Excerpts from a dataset

- - -

`config.mk`:
```
export PLATFORM = sky130hd
export DESIGN_NAME = bus_addr_decode
export DESIGN_NICKNAME = d
export VERILOG_FILES = /design/src/hdl/bus_pkg.sv /design/src/hdl/bus_addr_decode.sv
export SDC_FILE = /design/constraint.sdc
export NUM_CORES = 1
export LEC_CHECK = 0
export BUFFER_PORTS_ARGS = -buffer_cell sky130_fd_sc_hd__buf_2
export CAP_MARGIN = 20
export CORE_MARGIN = 1.5
export CORE_UTILIZATION = 44
export DETAILED_ROUTE_END_ITERATION = 6
export GPL_ROUTABILITY_DRIVEN = 0
export GPL_TIMING_DRIVEN = 0
export PLACE_DENSITY_LB_ADDON = 0.05
export SYNTH_ARGS = -nofsm -noshare
export SYNTH_HDL_FRONTEND = slang
export SYNTH_SLANG_ARGS = --single-unit
```
`constraint.sdc`:
```
create_clock -name i_clk -period 1.95 [get_ports i_clk]
set_clock_uncertainty 0.05 [all_clocks]
set_input_delay 0.0975 -clock i_clk [delete_from_list [all_inputs] [get_ports i_clk]]
set_output_delay 0.0975 -clock i_clk [all_outputs]
set_load 0.02 [all_outputs]
```
`src/hdl/bus_pkg.sv`:
```
package bus_pkg;

	////////////////////////////////////////////////////////////////////////////
	// Bus widths
	////////////////////////////////////////////////////////////////////////////

	// Word address and data width of the master bus
	localparam int ADDR_W = 32;
	localparam int DATA_W = 32;

	// External RAM word address, as seen at the chip boundary
	localparam int RAM_AW = 26;
	// On-chip block RAM, 32k words
	localparam int MEM_AW = 15;
	// Register index inside the board I/O block
	localparam int IO_AW  = 3;

	// Board pins
	localparam int SW_W   = 4;
	localparam int LED_W  = 4;

	typedef logic [ADDR_W-1:0] bus_addr_t;
	typedef logic [DATA_W-1:0] bus_data_t;
	typedef logic [RAM_AW-1:0] ram_addr_t;
	typedef logic [MEM_AW-1:0] mem_addr_t;
	typedef logic [IO_AW-1:0]  io_addr_t;
	typedef logic [SW_W-1:0]   sw_t;
	typedef logic [LED_W-1:0]  led_t;

	////////////////////////////////////////////////////////////////////////////
	// Address map
	////////////////////////////////////////////////////////////////////////////

	// One region bit each, highest region wins
	localparam int RAM_SEL_BIT = 26;
	localparam int MEM_SEL_BIT = 15;
	localparam int IO_SEL_BIT  = 8;

	// Board I/O register indices
	// Buttons in [7:4], switches in [3:0], read only
	localparam io_addr_t IO_REG_INPUTS   = 3'd0;
	// LED register, low LED_W bits
	localparam io_addr_t IO_REG_LED      = 3'd1;
	// Last failing bus address, read only
	localparam io_addr_t IO_REG_ERR_ADDR = 3'd2;

endpackage
```
`src/hdl/bus_addr_decode.sv`:
```
module bus_addr_decode (
	input  logic                i_clk,
	input  logic                i_reset,
	input  logic                i_wb_stb,
	input  bus_pkg::bus_addr_t  i_wb_addr,
	output logic                o_ram_sel,
	output logic                o_ram_stb,
	output logic                o_mem_stb,
	output logic                o_io_stb,
	output logic                o_decode_err,
	output bus_pkg::bus_addr_t  o_sel_addr
);

	logic mem_sel;
	logic io_sel;
	logic none_sel;

	////////////////////////////////////////////////////////////////////////////
	// Region selects
	////////////////////////////////////////////////////////////////////////////

	// External RAM, everything above the RAM bit must be clear
	assign o_ram_sel = i_wb_addr[bus_pkg::RAM_SEL_BIT]
		&& (i_wb_addr[bus_pkg::ADDR_W-1:bus_pkg::RAM_SEL_BIT+1] == '0);

	// Block RAM, upper bits clear (RAM bit included)
	assign mem_sel = i_wb_addr[bus_pkg::MEM_SEL_BIT]
		&& (i_wb_addr[bus_pkg::ADDR_W-1:bus_pkg::MEM_SEL_BIT+1] == '0);

	// Board I/O
	// Only the low IO_AW bits may vary below the I/O bit
	assign io_sel = i_wb_addr[bus_pkg::IO_SEL_BIT]
		&& (i_wb_addr[bus_pkg::ADDR_W-1:bus_pkg::IO_SEL_BIT+1] == '0)
		&& (i_wb_addr[bus_pkg::IO_SEL_BIT-1:bus_pkg::IO_AW] == '0);

	// Holes and stray high bits
	assign none_sel = !o_ram_sel && !mem_sel && !io_sel;

	// Strobes into each slave
	assign o_ram_stb = i_wb_stb && o_ram_sel;
	assign o_mem_stb = i_wb_stb && mem_sel;
	assign o_io_stb  = i_wb_stb && io_sel;

	////////////////////////////////////////////////////////////////////////////
	// Registered error and its address
	////////////////////////////////////////////////////////////////////////////

	// Error one cycle after the offending strobe
	always_ff @(posedge i_clk)
	begin
		if (i_reset)
			o_decode_err <= 1'b0;
		else
			o_decode_err <= i_wb_stb && none_sel;
	end

	// Address of the last strobe, lines up with o_decode_err
	always_ff @(posedge i_clk)
	begin
		if (i_wb_stb)
			o_sel_addr <= i_wb_addr;
	end

endmodule

```
Word-level counts from Yosys, hierarchy flattened --
Cells that the tools add are included.
Storage, ports and cells: word-level logic and storage cells 19, memories kept 0, bits in writable memories 0, bits in latches 0, register bits 33, ROM bits 0
Cells by class: reductions and logical operators 17, shift-type cells 0, $lt $le $gt $ge 0, equal/unequal tests 0, multipliers 0, add/sub/neg operators 0, bitwise gates (word level) 0, div/mod/pow operators 0, mux-type cells 0
Operators by type and width (count):
- 23-bit logical NOT | 1
- 16-bit logical NOT | 1
- 1-bit logical AND | 10
- 5-bit logical NOT | 2
- 1-bit logical NOT | 3

Depth between registers and ports, before layout --
depth in word-level cells 6, mapped depth 3, mapped depth without buffers 3

Worst setup path before layout --
No wires, ideal clock.
path kind input port to output port, start point in i_wb_addr[16], end point out o_io_stb, data required time 1.803 ns, cell stages on the path 3, data arrival time 1.254 ns, path slack 0.548 ns, buffers on the path 0, path through nor4_1 nand3b_2 nor4_1
Between the ends: cells in the longest elaborated chain, start to end 4
RTL lines:
- start: declaration | RTL line bus_addr_decode.sv:5 | input bus_pkg::bus_addr_t i_wb_addr,
- 23-bit logical NOT | RTL line bus_addr_decode.sv:33 | && (i_wb_addr[bus_pkg::ADDR_W-1:bus_pkg::IO_SEL_BIT+1] == '0)
- 1-bit logical AND | RTL line bus_addr_decode.sv:33
- 1-bit logical AND | RTL line bus_addr_decode.sv:34 | && (i_wb_addr[bus_pkg::IO_SEL_BIT-1:bus_pkg::IO_AW] == '0);
- 1-bit logical AND | RTL line bus_addr_decode.sv:42 | assign o_io_stb = i_wb_stb && io_sel;
- end: declaration | RTL line bus_addr_decode.sv:9 | output logic o_io_stb,
Every way passes these cells.

Final worst setup path --
start point in i_wb_addr[27], end point out o_mem_stb
Between the ends: cells in the longest elaborated chain, start to end 3
RTL lines:
- 16-bit logical NOT | RTL line bus_addr_decode.sv:28 | && (i_wb_addr[bus_pkg::ADDR_W-1:bus_pkg::MEM_SEL_BIT+1] == '0);
- 1-bit logical AND | RTL line bus_addr_decode.sv:28
- 1-bit logical AND | RTL line bus_addr_decode.sv:41 | assign o_mem_stb = i_wb_stb && mem_sel;
- end: declaration | RTL line bus_addr_decode.sv:8 | output logic o_mem_stb,
Every way passes these cells.

==> reports/qor.yml <==
placement:
  dp_slack_ps: 392.6
  io_buffers: 71
  placed_area_um2: 1528
power_and_ir_drop:
  power_switching_uw: 352.3
  p_leak_uw: 0.0008543
  ir_drop_mv: 0.6368
  combPwrFrac_pct: 17.2
  switching_share_pct: 24.41
  p_clk_share_pct: 23.9
  power_frac_seq_pct: 58.9
  power.density_nw_per_um2: 744.2
  p_int_uw: 1091
finish:
  final_common_cell: "buf_2"
  antennaDiodeCount: 0
  multi_input_area_um2: 172.7
  mostFrequentLayoutCells: "buf_2 (70), dlygate4sd3_1 (33), edfxtp_1 (32), clkbuf_4 (5)"
  drive_gt1_share_pct: 49.40
  design_area_um2: 1939
  area.sequential_um2: 980.9
  nFillCells: 152
  nets: 200
  area_growth_pct: 70.89
global_routing:
  grt_pass1_wl_um: 3857
  grt_overflow: 0
  grt_pass1_vias: 867
  grt_antenna_before_repair: 0
  grt.total_usage_pct: 20.24
  grt_max_degree: 34
synth:
  syn-cell-area_um2: 1135
  yosysWarnings: 0
  syn_nets: 89
  yosysSeqAreaShare_pct: 86.44
  synth_seq_cells: 33
  synthTopCellsByArea: "edfxtp_1 (85%), nor4_1 (2.2%), nor4_4 (1.9%), dfxtp_1 (1.8%), nor4b_2 (1.3%)"
  syn_avg_cell_area_um2: 21.02
  syn_inst: 54
  yosysTopAreaCellShare_pct: 84.67
  yosysTopAreaCell: "edfxtp_1"
  ys_types: 15
routing:
  ant_nets: 0
  routed-wl-met3_um: 217
  wl_met1_um: 1036
  met2_length_um: 1463
  detail_route.vias_per_cell: 4.699
  drc: 0
  wirelength_um: 2754
  drt_iter0_drc: 21
  top_layer: "met4"
  wl_per_cell_um: 14.05
  dr.pass1.iters: 4
  vias: 921
timing:
  fin_ws_ps: 14.32
  min_period_ps: 1936
  whs_ps: 314.0
  slew_headroom_pct: 53.17
  setup_viol: 0
  fmax_ghz: 0.5166
  hold_violations: 0
  min_period_over_period_pct: 99.27
  worst_pin_slew_ps: 702.4
  drv_slew: 0
  tns_ps: 0
critical_path:
  worstSetupEndpointType: "output pin"
  path_max_fanout: 3
  critPathArrivalTime_ps: 1790
  cp.required_ps: 1800
  crit_path_start_kind: "input pin"
  critical_path_class: "input pin to output pin"
  crit_top_cell: "buf_2"
  cpPeakStageDelay_ps: 560
  path_buf_inv: 3
  cpMaxStageDelayCell: "dlygate4sd3_1"
  worstPathCellList: "dlygate4sd3_1, buf_2, nor4_4, nand3b_4, nor4_1, buf_2"
  crit_family: "buffers and inverters"
clock_network:
  cts_sinks: 33
  clk_pin_slew_ps: 90
  tritoncts: "done"
  numCtsBuffers: 5
  cts_buffer_depth: 2
  cts_setup_buffers: 0
  htreeDepth: 2
  clockRootBuffer: "clkbuf_4"
hold_path:
  hold_path.class: "input pin to flip-flop"
floorplan:
  die_area_um2: 2893
  pin_count: 72
  start_util_pct: 46.23
  row_count: 18
  core_um2: 2455
  die_y_um: 53.79
  die_w_um: 53.79
run_status:
  status: "complete, no violations"
job:
  drv_cap: 0
## flip-flops by register name, summed over array words and instances (netlist names)
signal and cells:
o_sel_addr 32, o_decode_err 1
## final cells by class
| class | count | share of cell area [%] |
|---|---|---|
| clock buffers | 8 | 2.516 |
| well taps | 30 | 1.935 |
| flip-flops and latches | 33 | 50.58 |
| inverters | 3 | 0.5806 |
| multi-input cells | 18 | 8.903 |
| repair buffers | 104 | 35.48 |
## per-stage QoR
step | power [µW] | std cells | util (%)
after floorplan | 952.9 | 54 | -
after global placement | 1057 | 155 | 62.23
after detailed placement | 1060 | 155 | 62.23
after CTS | 1448 | 196 | 77.68
after global routing | 1503 | 196 | 79.00
final | 1443 | 196 | 79.00
## power groups by stage
stage | Combinational (µW) | Clock, µW | Sequential [µW]
floorplan | 11.0 | 0 | 942
global placement | 193 | 0 | 865
detailed placement | 194 | 0 | 866
CTS | 245 | 353 | 850
global route | 266 | 380 | 857
finish | 249 | 345 | 850
## kinds of logic (layout without fill, tap and decap cells)
kind of cell           count (synthesis)  after routing  share of synthesized area [%]
and+or+nand+nor                       16             16                          10.91
buffers and inverters                  3            115                         0.9922
AOI/OAI and AO/OA                      2              2                          1.654
DFF                                   33             33                          86.44
## worst paths after layout
check / to / slack, ps / depth (start not counted) / startpoint
worst max-delay path: o_mem_stb / 10 / 6 / i_wb_addr[27]
worst min-delay path: o_sel_addr[23]$_DFFE_PP_ / 310 / 1 / i_wb_stb
## cells in the mapped netlist
master	instances
nor2_1	3
nand2_1	1
nor4_4	1
edfxtp_1	32
nor4b_2	1
nand3b_2	1
nand4_1	1
nor4_2	1
nor3_1	2
nor4_1	4
inv_1	3
o311a_1	1
nand3b_1	1
dfxtp_1	1
a41oi_1	1
## routing by layer
| layer | track usage (%) | vias to the layer above |
|---|---|---|
| li1 | - | 442 |
| met1 | 23.92 | 425 |
| met2 | 32.52 | 50 |
| met3 | 6.389 | 4 |
| met4 | 11.54 | 0 |
| met5 | 0 | - |
## what timing repair did
action / 4_1_cts / 5_1_grt
hold endpoints to repair: 33 / 0
resized for setup: 0 / 5
hold buffers: 33 / 0
endpoints found under the setup margin: 0 / 1
Note: power is estimated with default switching activity, not from simulation.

- - -

_Task statement:_ Every line that holds the word "netlist" should be copied from the records above.

_Exercise output:_
## flip-flops by register name, summed over array words and instances (netlist names)
## cells in the mapped netlist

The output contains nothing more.